● What this task involves:
Return the following from the records below: each line, word for word, starting with the line that contains "assign hash_value_o = hash_q;" and going on through the line that contains "per item, last_i", with nothing outside that range.

────────────────

$ cat config.mk
export PLATFORM = sky130hd
export DESIGN_NAME = modular_polynomial_hash_core
export DESIGN_NICKNAME = d
export VERILOG_FILES = /design/src/hdl/mph_pkg.sv /design/src/hdl/mph_ctrl.sv /design/src/hdl/mph_datapath.sv /design/src/hdl/modular_polynomial_hash_core.sv
export SDC_FILE = /design/constraint.sdc
export NUM_CORES = 2
export LEC_CHECK = 0
export BUFFER_PORTS_ARGS = -buffer_cell sky130_fd_sc_hd__buf_4
export CORE_MARGIN = 8
export CORE_UTILIZATION = 59
export CTS_CLUSTER_DIAMETER = 150
export DETAILED_ROUTE_END_ITERATION = 8
export GPL_TIMING_DRIVEN = 0
export PLACE_DENSITY = 0.76
export SYNTH_ARGS = -nofsm -noshare
export SYNTH_HDL_FRONTEND = slang
export SYNTH_SLANG_ARGS = --single-unit
$ cat constraint.sdc
create_clock -name clk_i -period 31 [get_ports clk_i]
set_input_delay 1.55 -clock clk_i [delete_from_list [all_inputs] [get_ports clk_i]]
set_output_delay 1.55 -clock clk_i [all_outputs]
set_load 0.1 [all_outputs]
$ cat src/hdl/mph_pkg.sv
`default_nettype none
package mph_pkg;

  localparam int unsigned WORD_W    = 64;
  localparam int unsigned HALF_W    = WORD_W / 2;
  localparam int unsigned PROD_W    = 2 * WORD_W;
  localparam int unsigned BYTE_W    = 8;
  localparam int unsigned CNT_W     = $clog2(PROD_W);
  localparam int unsigned CFG_IDX_W = 2;

  localparam logic [WORD_W-1:0] BASE_RESET    = 64'd257;
  localparam logic [WORD_W-1:0] MODULUS_RESET = 64'd1000000007;

  localparam logic [CFG_IDX_W-1:0] REG_POLY_BASE    = 2'd0;
  localparam logic [CFG_IDX_W-1:0] REG_HASH_MODULUS = 2'd1;

  localparam logic [CNT_W-1:0] MUL_LAST_STEP = CNT_W'(3);
  localparam logic [CNT_W-1:0] RED_LAST_STEP = CNT_W'(PROD_W - 1);

  typedef enum logic [1:0] {
    ST_IDLE,
    ST_MUL,
    ST_RED,
    ST_DONE
  } state_e;

  typedef struct packed {
    logic load;
    logic mul_step;
    logic red_step;
    logic commit;
    logic emit;
  } cmd_t;

  typedef struct packed {
    logic mul_done;
    logic red_done;
    logic last;
  } status_t;

endpackage
`default_nettype wire

$ cat src/hdl/mph_ctrl.sv
`default_nettype none
module mph_ctrl
  import mph_pkg::*;
(
  input  wire logic    clk_i,
  input  wire logic    rst_ni,
  input  wire logic    in_valid_i,
  output logic         in_ready_o,
  output logic         out_valid_o,
  input  wire logic    out_ready_i,
  input  wire status_t status_i,
  output cmd_t         cmd_o
);

  state_e state_q, state_d;
  logic   out_valid_q, out_valid_d;
  logic   slot_free;

  assign slot_free = !out_valid_q || out_ready_i;

  always_comb begin
    state_d = state_q;
    case (state_q)
      ST_IDLE: begin
        if (in_valid_i) state_d = ST_MUL;
      end
      ST_MUL: begin
        if (status_i.mul_done) state_d = ST_RED;
      end
      ST_RED: begin
        if (status_i.red_done) state_d = ST_DONE;
      end
      ST_DONE: begin
        if (!status_i.last || slot_free) state_d = ST_IDLE;
      end
      default: state_d = ST_IDLE;
    endcase
  end

  always_comb begin
    cmd_o       = '0;
    in_ready_o  = 1'b0;
    out_valid_d = out_valid_q && !out_ready_i;
    case (state_q)
      ST_IDLE: begin
        in_ready_o = 1'b1;
        cmd_o.load = in_valid_i;
      end
      ST_MUL: cmd_o.mul_step = 1'b1;
      ST_RED: cmd_o.red_step = 1'b1;
      ST_DONE: begin
        if (!status_i.last) begin
          cmd_o.commit = 1'b1;
        end else if (slot_free) begin
          cmd_o.commit = 1'b1;
          cmd_o.emit   = 1'b1;
          out_valid_d  = 1'b1;
        end
      end
      default: ;
    endcase
  end

  assign out_valid_o = out_valid_q;

  always_ff @(posedge clk_i or negedge rst_ni) begin
    if (!rst_ni) begin
      state_q     <= ST_IDLE;
      out_valid_q <= 1'b0;
    end else begin
      state_q     <= state_d;
      out_valid_q <= out_valid_d;
    end
  end

endmodule
`default_nettype wire

$ cat src/hdl/mph_datapath.sv
`default_nettype none
module mph_datapath
  import mph_pkg::*;
(
  input  wire logic                 clk_i,
  input  wire logic                 rst_ni,
  input  wire cmd_t                 cmd_i,
  output status_t                   status_o,
  input  wire logic [BYTE_W-1:0]    data_byte_i,
  input  wire logic                 last_i,
  input  wire logic                 cfg_we_i,
  input  wire logic [CFG_IDX_W-1:0] cfg_index_i,
  input  wire logic [WORD_W-1:0]    cfg_data_i,
  output logic [WORD_W-1:0]         hash_value_o
);

  logic [WORD_W-1:0] base_q, modulus_q;
  logic [WORD_W-1:0] acc_q, acc_d;
  logic [PROD_W-1:0] prod_q, prod_d;
  logic [WORD_W-1:0] rem_q, rem_d;
  logic [CNT_W-1:0]  cnt_q, cnt_d;
  logic              last_q;
  logic [WORD_W-1:0] hash_q;

  logic [HALF_W-1:0] mul_a, mul_b;
  logic [WORD_W-1:0] pp;
  logic [1:0]        pp_pos;
  logic [PROD_W-1:0] pp_shifted;
  logic [WORD_W:0]   rem_shift, rem_sub;
  logic              rem_ge;

  assign mul_a      = cnt_q[1] ? acc_q[WORD_W-1:HALF_W]  : acc_q[HALF_W-1:0];
  assign mul_b      = cnt_q[0] ? base_q[WORD_W-1:HALF_W] : base_q[HALF_W-1:0];
  assign pp         = WORD_W'(mul_a) * WORD_W'(mul_b);
  assign pp_pos     = {1'b0, cnt_q[1]} + {1'b0, cnt_q[0]};
  assign pp_shifted = {{(PROD_W-WORD_W){1'b0}}, pp} << (HALF_W * pp_pos);

  assign rem_shift = {rem_q, prod_q[PROD_W-1]};
  assign rem_sub   = rem_shift - {1'b0, modulus_q};
  assign rem_ge    = rem_shift >= {1'b0, modulus_q};

  always_comb begin
    prod_d = prod_q;
    rem_d  = rem_q;
    cnt_d  = cnt_q;
    acc_d  = acc_q;
    if (cmd_i.load) begin
      prod_d = {{(PROD_W-BYTE_W){1'b0}}, data_byte_i};
      rem_d  = '0;
      cnt_d  = '0;
    end
    if (cmd_i.mul_step) begin
      prod_d = prod_q + pp_shifted;
      cnt_d  = status_o.mul_done ? '0 : cnt_q + CNT_W'(1);
    end
    if (cmd_i.red_step) begin
      prod_d = prod_q << 1;
      rem_d  = rem_ge ? rem_sub[WORD_W-1:0] : rem_shift[WORD_W-1:0];
      cnt_d  = cnt_q + CNT_W'(1);
    end
    if (cmd_i.commit) begin
      acc_d = last_q ? '0 : rem_q;
    end
  end

  assign status_o.mul_done = cnt_q == MUL_LAST_STEP;
  assign status_o.red_done = cnt_q == RED_LAST_STEP;
  assign status_o.last     = last_q;

  always_ff @(posedge clk_i or negedge rst_ni) begin
    if (!rst_ni) begin
      base_q    <= BASE_RESET;
      modulus_q <= MODULUS_RESET;
      acc_q     <= '0;
      cnt_q     <= '0;
    end else begin
      if (cfg_we_i && cfg_index_i == REG_POLY_BASE)    base_q    <= cfg_data_i;
      if (cfg_we_i && cfg_index_i == REG_HASH_MODULUS) modulus_q <= cfg_data_i;
      acc_q <= acc_d;
      cnt_q <= cnt_d;
    end
  end

  always_ff @(posedge clk_i) begin
    prod_q <= prod_d;
    rem_q  <= rem_d;
    if (cmd_i.load) last_q <= last_i;
    if (cmd_i.emit) hash_q <= rem_q;
  end

  assign hash_value_o = hash_q;

endmodule
`default_nettype wire

$ cat src/hdl/modular_polynomial_hash_core.sv
// Polynomial rolling hash by Horner's rule over a byte stream.
// Input channel (in_valid_i/in_ready_o): one message byte per item, last_i
// marks the final byte. Per byte: acc = (acc * poly_base + byte) mod modulus.
// Output channel (out_valid_o/out_ready_i): one hash item per message,
// produced by the final byte; the accumulator then clears for the next one.
// Configuration channel (cfg_valid_i/cfg_ready_o): index 0 writes poly_base,
// index 1 writes hash_modulus; other indexes are ignored. Always ready.
// Operation: each byte runs through four 32x32 partial products summed into a
// 128-bit product, a restoring reduction by the modulus at one bit per cycle,
// and a commit. in_ready_o is high only in the idle state, so a new byte is
// accepted only after the previous one has committed.
// The hash and out_valid_o are registered when the final byte commits.
// Reset: poly_base = 257, hash_modulus = 1000000007, accumulator = 0.
// Stall: a finished hash waits in the output register; further bytes are
// taken and processed meanwhile, and only the next final byte holds until
// the waiting hash is taken.
`default_nettype none
module modular_polynomial_hash_core
  import mph_pkg::*;
(
  input  wire logic                 clk_i,
  input  wire logic                 rst_ni,
  input  wire logic                 in_valid_i,
  output logic                      in_ready_o,
  input  wire logic [BYTE_W-1:0]    data_byte_i,
  input  wire logic                 last_i,
  output logic                      out_valid_o,
  input  wire logic                 out_ready_i,
  output logic [WORD_W-1:0]         hash_value_o,
  input  wire logic                 cfg_valid_i,
  output logic                      cfg_ready_o,
  input  wire logic [CFG_IDX_W-1:0] cfg_index_i,
  input  wire logic [WORD_W-1:0]    cfg_data_i
);

  cmd_t    cmd;
  status_t status;

  assign cfg_ready_o = 1'b1;

  mph_ctrl u_ctrl (
    .clk_i       (clk_i),
    .rst_ni      (rst_ni),
    .in_valid_i  (in_valid_i),
    .in_ready_o  (in_ready_o),
    .out_valid_o (out_valid_o),
    .out_ready_i (out_ready_i),
    .status_i    (status),
    .cmd_o       (cmd)
  );

  mph_datapath u_datapath (
    .clk_i        (clk_i),
    .rst_ni       (rst_ni),
    .cmd_i        (cmd),
    .status_o     (status),
    .data_byte_i  (data_byte_i),
    .last_i       (last_i),
    .cfg_we_i     (cfg_valid_i && cfg_ready_o),
    .cfg_index_i  (cfg_index_i),
    .cfg_data_i   (cfg_data_i),
    .hash_value_o (hash_value_o)
  );

  a_busy_after_accept: assert property (@(posedge clk_i) disable iff (!rst_ni)
    (in_valid_i && in_ready_o) |=> !in_ready_o)
    else $error("byte accepted while previous byte still in progress");

  a_cmd_exclusive: assert property (@(posedge clk_i) disable iff (!rst_ni)
    $onehot0({cmd.load, cmd.mul_step, cmd.red_step, cmd.commit}))
    else $error("conflicting datapath commands");

  a_emit_commits: assert property (@(posedge clk_i) disable iff (!rst_ni)
    cmd.emit |-> (cmd.commit && status.last))
    else $error("hash emitted without final-byte commit");

  a_emit_shows: assert property (@(posedge clk_i) disable iff (!rst_ni)
    cmd.emit |=> out_valid_o)
    else $error("emitted hash not presented");

endmodule
`default_nettype wire

== Word-level counts from Yosys, hierarchy flattened ==
Index checks and enable logic that the tools add are counted.

* Add/subtract/negate cells: 4
* $mul: 1
* $lt $le $gt $ge: 1
* Equal/unequal tests: 10
* Shift operators: 1
* Muxes and demuxes: 29
* Reductions and logical operators: 14

{| class="wikitable"
|+ Operators by type and width
! kind !! count
|-
| 128-bit 2-to-1 mux || 3
|-
| 64-bit 2-to-1 mux || 4
|-
| 128-bit adder || 1
|-
| 64-bit by 7-bit left shift with 128-bit output || 1
|-
| 65-bit by 64-bit greater-or-equal comparator with 1-bit output || 1
|-
| 32-bit by 32-bit multiplier with 64-bit output || 1
|-
| 32-bit 2-to-1 mux || 2
|-
| 64-bit subtractor || 1
|-
| 7-bit 2-to-1 mux || 4
|-
| 2-bit 2-to-1 mux || 6
|-
| 1-bit 2-to-1 mux || 9
|-
| 2-bit one-hot mux with 4 select lines || 1
|-
| 7-bit by 1-bit adder with 7-bit output (second input constant) || 1
|-
| 7-bit by 2-bit == test with 1-bit output (second input constant) || 1
|-
| 7-bit == test (second input constant) || 1
|-
| 2-bit by 1-bit == test with 1-bit output (second input constant) || 2
|-
| 2-bit == test (second input constant) || 2
|-
| 2-bit zero test || 2
|-
| 2-bit by 1-bit != test with 1-bit output (second input constant) || 2
|-
| 2-bit != test (second input constant) || 2
|-
| 4-bit AND reduction || 1
|-
| 2-bit nonzero test || 2
|-
| 1-bit logical AND || 3
|-
| 1-bit zero test || 3
|-
| 3 further kinds || 4
|}

* Bits in registers: 459
* Bits of input ports: 80
* Output and inout port bits: 67
* Word-level logic and storage cells: 71

== Longest topological paths before layout ==
* Depth after elaboration: 6
* Mapped depth: 47
* Gate-level depth less buffers: 42

== Hierarchy ==
From an unflattened synthesis, not the netlist that was laid out.

* Cell total of the unflattened synthesis: 7165
* Area, all modules: 64190.3 µm²

{| class="wikitable"
|+ Modules (own cells, without submodules)
! module !! instances !! cells each !! area each (µm²) !! sequential area each (µm²)
|-
| mph_datapath || 1 || 7140 || 63937.6 || 12709.7
|-
| mph_ctrl || 1 || 23 || 241.5 || 75.1
|-
| modular_polynomial_hash_core || 1 || 2 || 11.3 || 0.0
|}

== Least setup slack after synthesis ==
No wires, ideal clock.

* Kind: register -> register
* Start: reg u_datapath.cnt_q[0]
* End: reg u_datapath.prod_q[113], data pin
* Setup time: 0.256 ns
* Arrival: 11.248 ns
* Data required time: 30.744 ns
* Path slack: 19.496 ns
* Cell stages (with the launch flop): 42
* Path buffers: 3
* Clock period less this slack: 11.504 ns
* Cell sequence: dfrtp_1 > clkbuf_1 > clkbuf_1 > mux2i_1 > clkbuf_1 > nor2_1 > fa_1 > fa_1 > fa_1 > inv_1 > fa_1 > inv_1 > fa_1 > fa_1 > fa_1 > fa_1 > ha_1 > nand2_2 > [6 not listed] > o21bai_1 > a21oi_1 > nor2_1 > nor2_1 > a211o_1 > ha_1 > nand2_1 > o21ai_0 > a221oi_1 > o21ai_0 > a21oi_1 > a211oi_1 > nor3_1 > a21oi_1 > a21boi_1 > o21ai_0 > xor2_1 > a22o_1

* Word-level cells in the longest chain between the ends: 6
* Elaborated cells on any way between the ends: 7
* Classes of those cells: add/sub (2); mul (1); shift (1); mux (3)

{| class="wikitable"
|+ RTL lines
! what !! line !! source
|-
| start: declaration || mph_datapath.sv:21 || <nowiki>logic [CNT_W-1:0] cnt_q, cnt_d;</nowiki>
|-
| start signal: assignment || mph_datapath.sv:80 || <nowiki>cnt_q <= cnt_d;</nowiki>
|-
| 32-bit 2-to-1 mux || mph_datapath.sv:33 || <nowiki>assign mul_b = cnt_q[0] ? base_q[WORD_W-1:HALF_W] : base_q[HALF_W-1:0];</nowiki>
|-
| 32-bit by 32-bit multiplier with 64-bit output || mph_datapath.sv:34 || <nowiki>assign pp = WORD_W'(mul_a) * WORD_W'(mul_b);</nowiki>
|-
| 64-bit by 7-bit left shift with 128-bit output (*) || mph_datapath.sv:36 || <nowiki>assign pp_shifted = {{(PROD_W-WORD_W){1'b0}}, pp} << (HALF_W * pp_pos);</nowiki>
|-
| 128-bit adder (*) || mph_datapath.sv:53 || <nowiki>prod_d = prod_q + pp_shifted;</nowiki>
|-
| 128-bit 2-to-1 mux (*) || mph_datapath.sv:52 || <nowiki>if (cmd_i.mul_step) begin</nowiki>
|-
| 128-bit 2-to-1 mux (*) || mph_datapath.sv:56 || <nowiki>if (cmd_i.red_step) begin</nowiki>
|-
| named net u_datapath.prod_d[113] || mph_datapath.sv:19 || <nowiki>logic [PROD_W-1:0] prod_q, prod_d;</nowiki>
|-
| end signal: assignment || mph_datapath.sv:85 || <nowiki>prod_q <= prod_d;</nowiki>
|-
| end: declaration || mph_datapath.sv:19 ||
|}

The timed path passes the listed nets; every way through them passes the cells marked *.
A chain may end at the register's enable or synchronous reset.

== Final worst setup path ==
* Start: reg u_datapath.cnt_q[1]
* End: reg u_datapath.prod_q[108], data pin

* Word-level cells in the longest chain between the ends: 6
* Elaborated cells on any way between the ends: 7
* Classes of those cells: add/sub (2); mul (1); shift (1); mux (3)

{| class="wikitable"
|+ RTL lines
! what !! line !! source
|-
| 32-bit 2-to-1 mux || mph_datapath.sv:32 || <nowiki>assign mul_a = cnt_q[1] ? acc_q[WORD_W-1:HALF_W] : acc_q[HALF_W-1:0];</nowiki>
|-
| 32-bit by 32-bit multiplier with 64-bit output || mph_datapath.sv:34 ||
|-
| 64-bit by 7-bit left shift with 128-bit output (*) || mph_datapath.sv:36 ||
|-
| 128-bit adder (*) || mph_datapath.sv:53 ||
|-
| 128-bit 2-to-1 mux (*) || mph_datapath.sv:52 ||
|-
| 128-bit 2-to-1 mux (*) || mph_datapath.sv:56 ||
|-
| named net u_datapath.prod_d[108] || mph_datapath.sv:19 ||
|}

Marks and branches as above.

==> results.toml <==
[status]
outcome = "complete, but fails checks"
violations = "max-capacitance violations, max-slew violations"

[timing]
relSlewSlack_pct = -3.87
worstMarginPinSlew_ns = 1.51
rsz0062_at_grt = "false"
setup_viol = 0
clock_skew_ns = 0.0615
whs_ns = 0.508
fin_crit_ns = 17.35
fin_tns_setup_ns = 0
timing.final.ws_setup_ns = 13.65
hold_viol_final = 0
slew_violations = 17
timing.fmax_mhz = 57.7
finalCritPeriodShare_pct = 56.0

[detailed_routing]
drtIter0Drc = 5962
totalWireLength_um = 252000
wl_per_cell_um = 28.5
ant_nets = 0
drc_errors = 0
drt_first_pass_iters = 6
via_per_inst = 6.30
via_count = 55787

[yosys]
syn_avg_cell_area_um2 = 8.97
muxShareOfSynthArea_pct = 5.36
synth_xor_area_share_pct = 3.26
synth_compound_area_share_pct = 12.5
synth-edff-count = 256
yosys_most_used_dff = "edfxtp_1"
synth_top_family_by_area = "adder cells"
synth_fa_ha_area_share_pct = 36.9
ys_warn_count = 0
synth-simple-area-share_pct = 14.1
async_flop_share_pct = 44.0
synthCells = 7166
synth_cell_types = 86
netlist_area_um2 = 64300
yosysSeqAreaShare_pct = 19.9
syn_nets = 8603
ys_ff_latch = 459

[worst_setup_path]
critPathCaptureType = "flip-flop"
critPathKind = "reg -> reg"
crit_path_frequent_cell = "fa_1"
critPathMaxStageDelay_ns = 1.28
ff2ff_setup_slack_ns = 13.65
critical_path.max_fanout = 10
slowest_stage = "mux2i_1"
crit_required_ns = 31.47
cp.arrival_ns = 17.81
start_kind = "flip-flop"

[floorplan]
ios = 147
die_h_um = 346
core_um2 = 108000
die_area_um2 = 120000
die_w_um = 346
rows = 121
initial_core_util_pct = 59.3

[layout]
post-route-util_pct = 63.9
fillers = 9271
final_common_cell = "inv_1"
final_nets = 8822
regArea_um2 = 12800
syn_to_final_growth_pct = 7.82
mostFrequentLayoutCells = "inv_1 (996), nor2_1 (914), fa_1 (898), nand2_1 (822), ha_1 (459)"
fin_area_um2 = 69300
drive_gt1_share_pct = 7.09
layoutNonFillerInstCount = 8855
multiInputGateArea_um2 = 46400

[clock_network]
cts_buffer_depth = 3
ctsHoldBuffers = 0
clkSinkCount = 459
cts_tree = "done"
cts_max_level = 2
root_buffer = "clkbuf_16"
clk_pin_slew_ns = 0.06
numCtsBuffers = 53
post-cts-setup-buffers = 0
ctsResizeCount = 0
clk-insertion-delay-late_ns = 0.69

[pwr]
vdd_drop_max_v = 0.0000545
p_leak_nw = 33.7
p_per_area_nw_per_um2 = 37.5
finalPower_mw = 2.60

[global_route]
track_usage_pct = 41.6
grt_pass1_wl_um = 371000
grt-ovfl-total = 0
grt_max_degree = 120
grt_pass1_vias = 56279
antenna_found_initial = 8

[placed_design]
placed_cell_area_um2 = 67500
gp_congestion = 1.13
dp_hpwl_um = 210000
dp_cells = 8741
io_buffers = 145
dp_slack_ns = 14.63

[flow_run]
drv_cap = 5

[worst_hold_path]
worst_hold_path_type = "reg -> reg"
registers in the layout, indices dropped and copies added, names as in the netlist:
| signal | flops |
|---|---|
| u_datapath.base_q | 64 |
| u_ctrl.state_q | 2 |
| u_ctrl.out_valid_o | 1 |
| u_datapath.prod_q | 128 |
| u_datapath.modulus_q | 64 |
| u_datapath.rem_q | 64 |
| u_datapath.last_q | 1 |
| u_datapath.cnt_q | 7 |
| u_datapath.acc_q | 64 |
| u_datapath.hash_value_o | 64 |
cell families after synthesis:
logic type | Yosys count
fa+ha+maj | 1357
xor+xnor | 239
flops | 459
mux | 320
other cells | 1
buf+inv | 1367
simple gates | 2163
compound gates | 1260
layout make-up:
class,instances,area share (%)
plain buffers,367,2.01
clock buffers,67,2.05
diodes,11,0.0397
flip-flops and latches,459,18.4
well taps,1414,2.55
multi-input cells,5340,67.0
repair buffers,164,1.97
inverters,1000,5.42
clock inverters,33,0.525
worst max-delay path, delay by kind of cell (launching register included):
family,cells,cell delay (ns)
AOI/OAI and AO/OA,11,4.17
xor gates and xnor gates,2,0.55
adders and majority gates,10,4.99
buffers and inverters,9,3.10
DFF,1,0.42
muxes,2,1.54
and+or+nand+nor,8,2.28
Yosys cell counts (10+ instances only):
master    number  area, um2
a211oi_1      32        240
a21boi_0      16        120
a21o_1       148       1110
a21oi_1      353       1770
a221oi_1      10       87.6
a22o_1        79        692
a31oi_1       22        138
and2_1        39        244
and3_1        30        188
buf_1         20       75.1
clkbuf_1     338       1270
dfrtp_1      184       4600
dfstp_2       18        473
edfxtp_1     256       7690
fa_1         898      18000
ha_1         459       5740
inv_1        997       3740
mux2_2       192       2160
mux2i_1      128       1280
nand2_1      823       3090
nand2b_1      29        181
nand3_1       60        300
nand4_1       98        613
nor2_1       915       3430
nor2b_1       25        156
nor3_1        64        320
nor4_1        16        100
o211ai_1      21        158
o21a_1        31        233
o21ai_0      301       1510
o21bai_1      78        586
o22ai_1       40        250
o31ai_1       28        210
or2_2         15       93.8
or3_1         18        113
xnor2_1      158       1380
xor2_1        81        709
path summary, 6_finish.rpt:
path,start,to,cells past startpoint
hold / removal,u_datapath.modulus_q[53]$_DFFE_PN0P_,u_datapath.modulus_q[53]$_DFFE_PN0P_,1
setup reg to reg,u_datapath.cnt_q[1]$_DFFE_PN0P_,u_datapath.prod_q[108]$_DFFE_PP_,42
max in group asynchronous,rst_ni,u_datapath.base_q[8]$_DFFE_PN1P_,2
setup / recovery,u_datapath.cnt_q[1]$_DFFE_PN0P_,u_datapath.prod_q[108]$_DFFE_PP_,42
hold reg to reg,u_datapath.modulus_q[53]$_DFFE_PN0P_,u_datapath.modulus_q[53]$_DFFE_PN0P_,1
min in group asynchronous,rst_ni,u_datapath.modulus_q[13]$_DFFE_PN0P_,1
report_power, final:
| part | internal, mW | switching [mW] | total [mW] |
|---|---|---|---|
| clock network | 0.371 | 0.288 | 0.659 |
| registers | 0.780 | 0.132 | 0.912 |
| logic | 0.366 | 0.660 | 1.03 |
| total | 1.52 | 1.08 | 2.60 |
layer usage:
| layer | GRT usage [%] | routed length [um] | vias up |
|---|---|---|---|
| met5 | 0.520 | 138 | - |
| li1 | - | - | 23970 |
| met2 | 64.6 | 111000 | 3447 |
| met1 | 49.4 | 87400 | 27463 |
| met3 | 12.6 | 30400 | 897 |
| met4 | 29.2 | 23100 | 10 |
Note: power is estimated with default switching activity, not from simulation.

────────────────

● Problem solution:
  assign hash_value_o = hash_q;

endmodule
`default_nettype wire

$ cat src/hdl/modular_polynomial_hash_core.sv
// Polynomial rolling hash by Horner's rule over a byte stream.
// Input channel (in_valid_i/in_ready_o): one message byte per item, last_i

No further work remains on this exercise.